Priochilus captivum

Scientific classification
- Domain: Eukaryota
- Kingdom: Animalia
- Phylum: Arthropoda
- Class: Insecta
- Order: Hymenoptera
- Family: Pompilidae
- Genus: Priochilus
- Species: P. captivum
- Binomial name: Priochilus captivum (Fabricius, 1804)

= Priochilus captivum =

- Genus: Priochilus
- Species: captivum
- Authority: (Fabricius, 1804)

Species of wasp

Priochilus captivum is a species of neotropical spider wasp in the family Pompilidae. It is native to Central and South America. It was first described by the Danish zoologist Johan Christian Fabricius in 1804.

==Behaviour==
Priochilus captivum is a solitary wasp and often nests on or around human habitations. Nesting sites chosen include among the folds of clothing, inside shoes, in cardboard boxes, behind books on shelves and in brick cavities. One female started nesting among bedclothes while the researcher was napping. The nest consists of a number of individual cells and is built of pieces of dry twigs and bits of gravel cemented together with mud. The number of cells in the nest ranges from two to seven. In Brazil, the nests are camouflaged with grass seeds, leaf fragments, animal hairs and insect remains, the outer walls are quite rough and the inside walls are smooth. In Trinidad, mud is the main building material and the nests are uncamouflaged. The individual cells are barrel-shaped, about 18 to 21 mm long and 7 to 12 mm wide. They are built on concealed horizontal surfaces and lie on their sides, touching each other, but not sharing a common wall.

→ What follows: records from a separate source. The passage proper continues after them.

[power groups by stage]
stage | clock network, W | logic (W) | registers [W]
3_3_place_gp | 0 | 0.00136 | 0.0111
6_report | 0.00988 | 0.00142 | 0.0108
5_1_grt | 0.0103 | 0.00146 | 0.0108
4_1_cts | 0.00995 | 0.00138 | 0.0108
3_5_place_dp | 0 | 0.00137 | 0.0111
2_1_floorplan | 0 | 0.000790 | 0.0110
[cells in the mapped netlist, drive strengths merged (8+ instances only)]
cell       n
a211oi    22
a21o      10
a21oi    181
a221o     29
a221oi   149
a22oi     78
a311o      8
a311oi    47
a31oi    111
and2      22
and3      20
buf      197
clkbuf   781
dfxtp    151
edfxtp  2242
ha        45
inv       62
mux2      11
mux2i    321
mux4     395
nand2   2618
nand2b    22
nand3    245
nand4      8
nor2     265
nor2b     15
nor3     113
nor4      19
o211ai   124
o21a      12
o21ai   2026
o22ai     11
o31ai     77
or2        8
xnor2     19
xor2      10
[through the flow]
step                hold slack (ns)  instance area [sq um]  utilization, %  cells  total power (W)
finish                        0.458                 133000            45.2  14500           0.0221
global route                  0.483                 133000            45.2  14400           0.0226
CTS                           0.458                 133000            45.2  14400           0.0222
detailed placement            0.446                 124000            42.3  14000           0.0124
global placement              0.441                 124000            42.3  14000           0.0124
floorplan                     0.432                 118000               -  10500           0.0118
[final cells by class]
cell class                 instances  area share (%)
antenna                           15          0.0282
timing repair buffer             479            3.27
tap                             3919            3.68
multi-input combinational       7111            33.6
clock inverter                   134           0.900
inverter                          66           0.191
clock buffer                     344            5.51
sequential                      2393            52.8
Source: an optimization exercise on an open RTL-to-GDS flow (aim: small area, a short achievable clock period and few clock cycles per item). Production flows keep margins and buffers that such runs may drop. The RTL was checked by simulation tests, not by an equivalence proof against the original design.

$ cat design/flow/run.sh
#!/bin/bash
# synth_recipe.tcl (not shown) runs the flow's synth.tcl, then flattens the netlist and writes it again
# the make line also repeats each setting of config.mk as NAME=value (left out here)
make -C /OpenROAD-flow-scripts/flow DESIGN_CONFIG=/design/flow/config.mk WORK_HOME=/design/flow/orfs CLKGATE_MAP_FILE= SYNTH_SCRIPT=/design/flow/synth_recipe.tcl finish
$ cat design/flow/config.mk
export PLATFORM = sky130hd
export DESIGN_NAME = clip_os4
export DESIGN_NICKNAME = clip_os4
export VERILOG_FILES = /design/flow/design.v
export SDC_FILE = /design/flow/constraint.sdc
export NUM_CORES = 4
export LEC_CHECK = 0
export CAP_MARGIN = 20
export CORE_MARGIN = 2
export CORE_UTILIZATION = 40
export SLEW_MARGIN = 20
$ cat design/flow/constraint.sdc
create_clock -name core_clock -period 50.0 [get_ports {clk}]
set_input_delay 10.0000 -clock core_clock [delete_from_list [all_inputs] [get_ports {clk}]]
set_output_delay 10.0000 -clock core_clock [all_outputs]
set_load 0.01 [all_outputs]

The female wasp captures and immobilises a spider to provision each cell in the nest. In Brazil, a species of jumping spider (Salticidae) is often used. The spider is captured and stung, then laid on the ground while the female completes the cell. The mud takes about two hours to dry, and then the spider is placed inside, an egg is laid on its abdomen and the cell is sealed. The egg soon hatches and the wasp larva grows fast. By day five it has finished eating the abdomen of its spider host and by day nine it forms a cocoon. Males emerge through the seals of the cells at about day thirty while females emerge around ten days later. Adult wasps feed on nectar and honeydew.

==Distribution and habitat==
This spider wasp is native to Central America and the northern part of South America. Its range includes the West Indies, Panama, and Brazil. In the latter country it is on the wing in the hot, rainy season, between September and April. In the laboratory, males live for about sixty days and females live for one hundred and twenty days.